**Activity:** Locate the line bearing "-14,2 +14,2 @@" in the material below, then reproduce it and each following line up to and including the line bearing "run 3: worst".

**Records supplied:**

+-------+

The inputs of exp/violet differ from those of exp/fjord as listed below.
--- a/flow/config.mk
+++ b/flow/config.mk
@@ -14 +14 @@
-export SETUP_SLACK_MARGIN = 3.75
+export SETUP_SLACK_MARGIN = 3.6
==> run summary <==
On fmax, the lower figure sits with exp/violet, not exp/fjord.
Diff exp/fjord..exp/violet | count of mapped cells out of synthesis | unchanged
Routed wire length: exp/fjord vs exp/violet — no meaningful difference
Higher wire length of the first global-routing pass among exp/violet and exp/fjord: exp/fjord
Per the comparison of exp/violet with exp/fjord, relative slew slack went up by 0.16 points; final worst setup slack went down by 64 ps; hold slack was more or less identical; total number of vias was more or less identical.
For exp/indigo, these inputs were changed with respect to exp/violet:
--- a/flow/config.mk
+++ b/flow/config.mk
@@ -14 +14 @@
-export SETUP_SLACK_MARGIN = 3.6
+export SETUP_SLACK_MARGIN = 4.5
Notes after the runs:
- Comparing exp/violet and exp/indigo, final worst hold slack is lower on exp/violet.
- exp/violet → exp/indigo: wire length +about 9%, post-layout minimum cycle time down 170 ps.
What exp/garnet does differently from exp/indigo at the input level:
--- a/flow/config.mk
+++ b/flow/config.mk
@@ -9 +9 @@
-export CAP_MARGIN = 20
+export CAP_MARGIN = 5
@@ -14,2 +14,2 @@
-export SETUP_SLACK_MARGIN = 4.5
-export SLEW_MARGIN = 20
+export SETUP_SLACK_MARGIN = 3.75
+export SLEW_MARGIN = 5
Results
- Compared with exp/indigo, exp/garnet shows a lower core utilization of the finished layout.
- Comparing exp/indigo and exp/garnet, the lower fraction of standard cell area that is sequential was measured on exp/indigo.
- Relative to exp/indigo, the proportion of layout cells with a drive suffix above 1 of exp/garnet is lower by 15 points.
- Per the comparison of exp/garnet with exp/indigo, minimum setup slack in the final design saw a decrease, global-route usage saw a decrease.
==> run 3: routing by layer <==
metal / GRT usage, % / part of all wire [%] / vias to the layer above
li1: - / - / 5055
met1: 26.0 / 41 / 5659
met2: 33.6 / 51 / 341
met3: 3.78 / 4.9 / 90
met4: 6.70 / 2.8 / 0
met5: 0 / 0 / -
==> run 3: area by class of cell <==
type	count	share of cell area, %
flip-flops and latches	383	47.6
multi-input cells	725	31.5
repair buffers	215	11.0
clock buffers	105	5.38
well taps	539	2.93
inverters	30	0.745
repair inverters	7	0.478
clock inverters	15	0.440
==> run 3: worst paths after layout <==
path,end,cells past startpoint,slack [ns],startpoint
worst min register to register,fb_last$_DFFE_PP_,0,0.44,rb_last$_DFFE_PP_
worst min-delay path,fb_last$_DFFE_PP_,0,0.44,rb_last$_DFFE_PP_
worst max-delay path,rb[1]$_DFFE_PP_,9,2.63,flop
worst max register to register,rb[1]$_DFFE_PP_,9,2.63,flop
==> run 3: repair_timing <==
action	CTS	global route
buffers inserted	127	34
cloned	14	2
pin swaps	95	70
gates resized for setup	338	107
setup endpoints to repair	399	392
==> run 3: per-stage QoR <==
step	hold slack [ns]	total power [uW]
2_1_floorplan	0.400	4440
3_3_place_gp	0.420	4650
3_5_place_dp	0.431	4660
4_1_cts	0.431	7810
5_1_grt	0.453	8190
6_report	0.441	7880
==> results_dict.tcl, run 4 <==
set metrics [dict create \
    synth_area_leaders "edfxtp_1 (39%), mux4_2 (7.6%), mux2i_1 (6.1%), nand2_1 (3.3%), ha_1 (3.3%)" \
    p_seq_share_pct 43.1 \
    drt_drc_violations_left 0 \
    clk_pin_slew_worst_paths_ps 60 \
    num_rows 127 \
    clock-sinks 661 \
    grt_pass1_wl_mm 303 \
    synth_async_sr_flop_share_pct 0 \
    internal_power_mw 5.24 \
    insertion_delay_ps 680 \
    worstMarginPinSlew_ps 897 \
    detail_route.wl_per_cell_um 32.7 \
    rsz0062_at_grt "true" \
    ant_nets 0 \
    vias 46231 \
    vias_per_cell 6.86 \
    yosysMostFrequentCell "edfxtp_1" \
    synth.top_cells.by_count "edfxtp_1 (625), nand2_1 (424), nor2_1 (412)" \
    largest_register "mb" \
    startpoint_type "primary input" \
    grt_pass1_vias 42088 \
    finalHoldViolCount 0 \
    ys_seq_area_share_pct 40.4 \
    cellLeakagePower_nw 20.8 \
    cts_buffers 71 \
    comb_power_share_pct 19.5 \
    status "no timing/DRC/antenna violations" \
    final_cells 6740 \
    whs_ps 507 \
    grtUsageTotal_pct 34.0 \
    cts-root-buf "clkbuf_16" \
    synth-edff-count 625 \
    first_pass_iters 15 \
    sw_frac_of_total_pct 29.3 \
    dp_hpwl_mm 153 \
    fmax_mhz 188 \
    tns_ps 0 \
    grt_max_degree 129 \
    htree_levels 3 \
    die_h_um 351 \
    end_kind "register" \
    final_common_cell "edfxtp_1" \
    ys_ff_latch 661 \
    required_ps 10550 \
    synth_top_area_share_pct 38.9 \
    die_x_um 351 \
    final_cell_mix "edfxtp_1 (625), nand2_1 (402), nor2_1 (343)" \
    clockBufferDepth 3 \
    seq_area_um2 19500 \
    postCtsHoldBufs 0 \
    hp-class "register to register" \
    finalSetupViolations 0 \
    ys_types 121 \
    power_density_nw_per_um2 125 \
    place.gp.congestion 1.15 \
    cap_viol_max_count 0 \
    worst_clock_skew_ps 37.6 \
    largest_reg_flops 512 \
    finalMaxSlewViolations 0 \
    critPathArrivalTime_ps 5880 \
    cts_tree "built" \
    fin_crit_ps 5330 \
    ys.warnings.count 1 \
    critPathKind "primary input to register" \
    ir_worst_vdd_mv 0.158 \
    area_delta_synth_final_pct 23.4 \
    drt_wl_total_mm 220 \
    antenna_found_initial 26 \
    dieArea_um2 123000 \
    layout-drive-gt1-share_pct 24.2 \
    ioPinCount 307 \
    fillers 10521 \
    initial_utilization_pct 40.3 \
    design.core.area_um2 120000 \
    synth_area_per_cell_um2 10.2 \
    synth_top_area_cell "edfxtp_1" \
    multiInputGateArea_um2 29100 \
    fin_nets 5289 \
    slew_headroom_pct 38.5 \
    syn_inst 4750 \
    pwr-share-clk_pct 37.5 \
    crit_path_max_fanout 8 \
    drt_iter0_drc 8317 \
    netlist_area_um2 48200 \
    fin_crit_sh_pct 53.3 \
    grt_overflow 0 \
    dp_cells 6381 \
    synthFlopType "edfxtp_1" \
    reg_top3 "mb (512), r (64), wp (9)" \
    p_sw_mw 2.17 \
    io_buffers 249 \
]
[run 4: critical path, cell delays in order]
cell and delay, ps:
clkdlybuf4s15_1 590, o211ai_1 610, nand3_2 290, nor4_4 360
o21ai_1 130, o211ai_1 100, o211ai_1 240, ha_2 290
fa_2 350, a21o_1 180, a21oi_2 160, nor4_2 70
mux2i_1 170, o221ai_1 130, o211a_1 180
Source: an optimization exercise on an open RTL-to-GDS flow (aim: small area). Production flows keep margins and buffers that such runs may drop.
Function was checked by simulation only, so behaviour that the tests miss may differ from the original.
Power figures rest on the tool's default switching activity, not on a simulated workload.

==> design.v <==
module pfse_frdec (
    input  wire        clk,
    input  wire        rst,
    input  wire        in_valid,
    input  wire [7:0]  in_data,
    input  wire        in_last,
    output wire        out_valid,
    output wire [1:0]  out_demux,       
    output wire [11:0] out_status,      
    output wire [6:0]  out_rel_id,
    output wire        out_agg,
    output wire [31:0] out_entry_id,
    output wire [31:0] out_attr2,
    output wire [31:0] out_attr3,
    output wire [31:0] out_udp_ports,   
    output wire [31:0] out_udp_lencs,   
    output wire [15:0] out_pay_off,
    output wire [15:0] out_pay_len,
    output wire [47:0] out_dmac,
    output wire [47:0] out_smac,
    output wire [31:0] out_src_ip,
    output wire [31:0] out_dst_ip,
    output wire [3:0]  out_ihl,
    output wire [7:0]  out_proto,
    output wire [15:0] out_totlen
);
    reg        fin;        
    reg [6:0]  cnt;        
    reg [3:0]  ihl;
    reg        eo;         
    reg        ipk;        
    reg        cls_rel, cls_udp;
    wire [6:0] off = 7'd14 + {1'b0, ihl, 2'b00};
    wire [7:0] rd  = {1'b0, cnt} - {1'b0, off};
    wire       inr = ~rd[7];           
    wire [6:0] r   = rd[6:0];          
    wire [6:0] rs  = r - {6'd0, cls_rel};   
    integer k;
    always @(posedge clk) begin
        if (rst) begin
            fin <= 1'b0;
            cnt <= 7'd0;
        end else begin
            fin <= in_valid & in_last;
            if (in_valid)
                cnt <= in_last ? 7'd0 : (cnt + {6'd0, ~&cnt});
        end
    end
    reg [95:0] nmac;       
    reg [63:0] nip;        
    reg [15:0] ntot;       
    reg [7:0]  nrh;        
    reg [95:0] ner;        
    reg [47:0] nu;         
    reg        f1eq, f1ge, fb, hm, ipok;
    reg [15:0] K;
    wire       act = (|K[15:3]) | (K[2] & K[1]);    
    wire       ge8 = |K[15:3];
    wire [15:0] Kn = (cnt == 7'd17) ? {~ntot[15:8], in_data} :
                     (act && cnt != 7'd18) ? K - 16'd1 : K;
    wire       eqlo = hm && (in_data == K[7:0]);
    reg [15:0] a1;  reg c1;
    reg [15:0] a2;  reg c2;
    wire ext_a = cls_rel;
    wire [7:0] ycon = ~({1'b0, ihl, 2'b00} + {7'd0, ext_a} - 8'd17);
    wire seg1 = inr && (r >= {6'd0, cls_rel}) && act;
    wire hdr1 = (cnt == 7'd14) || (cnt > 7'd14 && !inr);
    wire [7:0] b1 = (seg1 || hdr1) ? in_data : 8'd0;
    wire cp1  = (cnt == 7'd14) || (inr && r == {6'd0, cls_rel});
    wire [15:0] a1s = cp1 ? a2 : a1;
    wire        c1s = cp1 ? c2 : c1;
    wire [8:0]  s1 = {1'b0, a1s[15:8]} + {1'b0, b1} + {8'd0, c1s};
    wire [7:0] b2 = (cnt == 7'd16 || cnt == 7'd17 ||
                     (cnt >= 7'd26 && cnt < 7'd34) ||
                     (inr && r >= 7'd13 && act)) ? in_data :
                    (cnt == 7'd24 || (inr && r == 7'd1)) ? 8'hFF :
                    (cnt == 7'd25) ? ycon :
                    (inr && r == 7'd2) ? 8'hF3 : 8'h00;
    wire        skip2 = cls_rel && inr && r == 7'd0;
    wire [15:0] a2s = (cnt == 7'd0) ? 16'd0 : a2;
    wire        c2s = (cnt == 7'd0) ? 1'b0  : c2;
    wire [8:0]  s2 = {1'b0, a2s[15:8]} + {1'b0, b2} + {8'd0, c2s};
    function chk;
        input [15:0] a;
        input        c;
        begin
            chk = (a[7:0] == 8'hFF) && (a[15:9] == 7'h7F) && (a[8] ^ c);
        end
    endfunction
    always @(posedge clk) begin
        if (in_valid) begin
            if (cnt < 7'd12) nmac <= {nmac[87:0], ~in_data};
            if (cnt >= 7'd26 && cnt < 7'd34) nip <= {nip[55:0], ~in_data};
            if (cnt == 7'd16) ntot[15:8] <= ~in_data;
            if (cnt == 7'd17) ntot[7:0]  <= ~in_data;
            if (cnt == 7'd14) ihl <= in_data[3:0];
            if (cnt == 7'd12) eo <= (in_data == 8'h08);
            if (cnt == 7'd13) eo <= eo & (in_data == 8'h00);
            if (cnt == 7'd14) ipk <= (in_data[7:4] == 4'd4) && (in_data[3:0] >= 4'd5);
            if (cnt == 7'd20) ipk <= ipk & (in_data[5:0] == 6'd0);
            if (cnt == 7'd21) ipk <= ipk & (in_data == 8'd0);
            if (cnt == 7'd0) begin
                cls_rel <= 1'b0;
                cls_udp <= 1'b0;
            end else if (cnt == 7'd23) begin
                cls_rel <= eo & (in_data == 8'd250);
                cls_udp <= eo & (in_data == 8'd17);
            end
            K  <= Kn;
            hm <= (in_data == Kn[15:8]);
            if (cnt == 7'd0) begin
                f1eq <= 1'b0;
                f1ge <= 1'b0;
                fb   <= 1'b0;
            end else if (inr) begin
                if (r == (cls_rel ? 7'd6 : 7'd5)) begin
                    f1eq <= eqlo;
                    f1ge <= ge8;
                end
                if (r == 7'd18)
                    fb <= eqlo & ge8;
            end
            if (inr && r == 7'd0) begin
                nrh  <= ~in_data;
                ipok <= chk(a1, c1);
            end
            for (k = 0; k < 12; k = k + 1)
                if (inr && rs == k)
                    ner[95-8*k -: 8] <= ~in_data;
            if (inr && ((r >= 7'd13 && r < 7'd17) || r == 7'd19 || r == 7'd20))
                nu <= {nu[39:0], ~in_data};
            a1 <= {a1s[7:0], s1[7:0]};
            c1 <= s1[8];
            if (!skip2) begin
                a2 <= {a2s[7:0], s2[7:0]};
                c2 <= s2[8];
            end
        end
    end
    wire cls_any = cls_rel | cls_udp;
    wire va      = f1eq & f1ge;
    wire good    = cls_any & ipk & ~act & (cls_rel ? (va | fb) : f1ge);
    wire entry   = cls_rel & fb;
    wire ambig   = entry & va;
    wire lenok   = cls_rel | f1eq;
    wire [15:0] ck    = entry ? ~nu[15:0] : ~ner[47:32];
    wire        sumok = entry ? chk(a2, c2) : chk(a1, c1);
    wire        udpok = lenok & ((ck == 16'd0) | sumok);
    wire [6:0]  ext   = entry ? 7'd13 : {6'd0, cls_rel};
    wire [15:0] ulen  = ~ntot - {9'd0, {1'b0, ihl, 2'b00} + ext};
    wire [15:0] plen  = ulen - 16'd8;
    wire [6:0]  poff  = 7'd22 + {1'b0, ihl, 2'b00} + ext;
    wire ge  = good & entry;
    wire [31:0] ports = entry ? ~nu[47:16] : ~ner[95:64];
    wire [15:0] ulf   = entry ? ulen : ~ner[63:48];
    assign out_valid     = fin & ~rst;
    assign out_demux     = {~cls_rel, ~cls_udp};
    assign out_status    = good ? {lenok, udpok, ipok, ambig, 1'b1, entry,
                                   ~cls_rel, cls_rel, 4'd0} :
                           (cls_any ? 12'h083 : 12'h0B0);
    assign out_rel_id    = {7{good & cls_rel}} & ~nrh[7:1];
    assign out_agg       = good & cls_rel & ~nrh[0];
    assign out_entry_id  = {32{ge}} & ~ner[95:64];
    assign out_attr2     = {32{ge}} & ~ner[63:32];
    assign out_attr3     = {32{ge}} & ~ner[31:0];
    assign out_udp_ports = {32{good}} & ports;
    assign out_udp_lencs = {32{good}} & {ulf, ck};
    assign out_pay_off   = {9'd0, {7{good}} & poff};
    assign out_pay_len   = {16{good}} & plen;
    assign out_dmac      = {48{good}} & ~nmac[95:48];
    assign out_smac      = {48{good}} & ~nmac[47:0];
    assign out_src_ip    = {32{good}} & ~nip[63:32];
    assign out_dst_ip    = {32{good}} & ~nip[31:0];
    assign out_ihl       = {4{good}} & ihl;
    assign out_proto     = good ? (cls_rel ? 8'd250 : 8'd17) : 8'd0;
    assign out_totlen    = {16{good}} & ~ntot;
endmodule
==> flow/run.sh <==
#!/bin/bash
# Standard layout, with the port buffers made from the smallest buffer cell.
set -euo pipefail
export BUFFER_PORTS_ARGS="-buffer_cell sky130_fd_sc_hd__buf_1"
bash standard.sh > standard.log 2>&1
==> standard.sh <==
#!/bin/bash
# synth_recipe.tcl (not shown) runs the flow's synth.tcl, then flattens the netlist and writes it again
# the make line also repeats each setting of config.mk as NAME=value (left out here)
make -C /OpenROAD-flow-scripts/flow DESIGN_CONFIG=/design/flow/config.mk WORK_HOME=/design/flow/orfs CLKGATE_MAP_FILE= SYNTH_SCRIPT=/design/flow/synth_recipe.tcl "${@:-finish}"
==> config.mk <==
export PLATFORM = sky130hd
export DESIGN_NAME = pfse_frdec
export DESIGN_NICKNAME = pfse_frdec
export VERILOG_FILES = /design/flow/design.v
export SDC_FILE = /design/flow/constraint.sdc
export NUM_CORES = 4
export LEC_CHECK = 0
export CAP_MARGIN = 20
export CORE_MARGIN = 2
export CORE_UTILIZATION = 60
export CTS_BUF_LIST = sky130_fd_sc_hd__clkbuf_8
export CTS_CLUSTER_SIZE = 30
export SLEW_MARGIN = 20
==> constraint.sdc <==
create_clock -name core_clock -period 20.0 [get_ports {clk}]
set_input_delay 4.0000 -clock core_clock [delete_from_list [all_inputs] [get_ports {clk}]]
set_output_delay 4.0000 -clock core_clock [all_outputs]
set_load 0.01 [all_outputs]
==> results of run 1 <==
layout by cell type (no fill, tap or decap), drive strengths merged, types with 12 or more instances in the layout:
cell type    n
nand3       21
buf        421
clkbuf      69
nor4        15
a21oi       49
nand4       38
nand2       53
and2        79
clkinv      23
mux2        17
xor2        29
inv         86
edfxtp     391
nor3        27
xnor2       49
conb        13
or3         12
ha          51
a211oi      67
o21ai       42
nand2b      12
nor2       384
how the worst max path moves through the flow:
stage / endpoint / slack (ps) / cells past startpoint
5_1_grt: out_pay_len[12] / 9840 / 12
4_1_cts: out_pay_len[12] / 10130 / 12
3_3_place_gp: out_pay_len[12] / 10890 / 12
2_1_floorplan: nip[0] / 10450 / 4
6_report: out_pay_len[12] / 10090 / 12
3_5_place_dp: out_pay_len[12] / 10790 / 12
routing by layer:
metal | vias to the layer above | track usage, %
met2 | 754 | 50.81
met3 | 121 | 6.127
met5 | - | 0
met4 | 0 | 12.94
li1 | 6634 | -
met1 | 6966 | 42.00
through the flow:
step / std cells / power [W] / instance area [um2]
floorplan: 1653 / 0.001019 / 19160
global placement: 2367 / 0.001045 / 20890
detailed placement: 2367 / 0.001047 / 20890
CTS: 2482 / 0.001724 / 22120
global route: 2482 / 0.001769 / 22130
finish: 2482 / 0.001714 / 22130
power by group:
part           internal, W  switching [W]
combinational    0.0000242      0.0000525
sequential        0.000939      0.0000163
clock             0.000348       0.000334
kinds of logic (layout without fill, tap and decap cells):
group | Yosys count | in the layout | synth area share, %
and+or+nand+nor | 681 | 681 | 16.76
DFF | 399 | 399 | 62.23
AOI/OAI and AO/OA | 228 | 228 | 8.054
adders and majority gates | 58 | 58 | 4.070
muxes | 22 | 22 | 1.263
buffers and inverters | 174 | 601 | 3.873
other | 2 | 13 | 0.03927
xor gates and xnor gates | 78 | 78 | 3.710
cell type report:
| type | instances | area (um2) | share of cell area (%) |
|---|---|---|---|
| Clock inverter | 47 | 296.5 | 1.340 |
| Sequential cell | 399 | 11900 | 53.78 |
| Multi-Input combinational cell | 1080 | 6578 | 29.72 |
| Clock buffer | 68 | 935.9 | 4.229 |
| Inverter | 64 | 240.2 | 1.085 |
| Tap cell | 402 | 503.0 | 2.273 |
| Timing Repair Buffer | 422 | 1677 | 7.576 |
registers in the layout (all words and copies together) (netlist names), 4 cells and up:
| signal | cells |
|---|---|
| a2 | 16 |
| ihl | 4 |
| nu | 48 |
| ntot | 16 |
| a1 | 16 |
| K | 16 |
| nip | 64 |
| nmac | 96 |
| nrh | 8 |
| ner | 96 |
| cnt | 7 |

+-------+

**Output for this exercise:**
@@ -14,2 +14,2 @@
-export SETUP_SLACK_MARGIN = 4.5
-export SLEW_MARGIN = 20
+export SETUP_SLACK_MARGIN = 3.75
+export SLEW_MARGIN = 5
Results
- Compared with exp/indigo, exp/garnet shows a lower core utilization of the finished layout.
- Comparing exp/indigo and exp/garnet, the lower fraction of standard cell area that is sequential was measured on exp/indigo.
- Relative to exp/indigo, the proportion of layout cells with a drive suffix above 1 of exp/garnet is lower by 15 points.
- Per the comparison of exp/garnet with exp/indigo, minimum setup slack in the final design saw a decrease, global-route usage saw a decrease.
==> run 3: routing by layer <==
metal / GRT usage, % / part of all wire [%] / vias to the layer above
li1: - / - / 5055
met1: 26.0 / 41 / 5659
met2: 33.6 / 51 / 341
met3: 3.78 / 4.9 / 90
met4: 6.70 / 2.8 / 0
met5: 0 / 0 / -
==> run 3: area by class of cell <==
type	count	share of cell area, %
flip-flops and latches	383	47.6
multi-input cells	725	31.5
repair buffers	215	11.0
clock buffers	105	5.38
well taps	539	2.93
inverters	30	0.745
repair inverters	7	0.478
clock inverters	15	0.440
==> run 3: worst paths after layout <==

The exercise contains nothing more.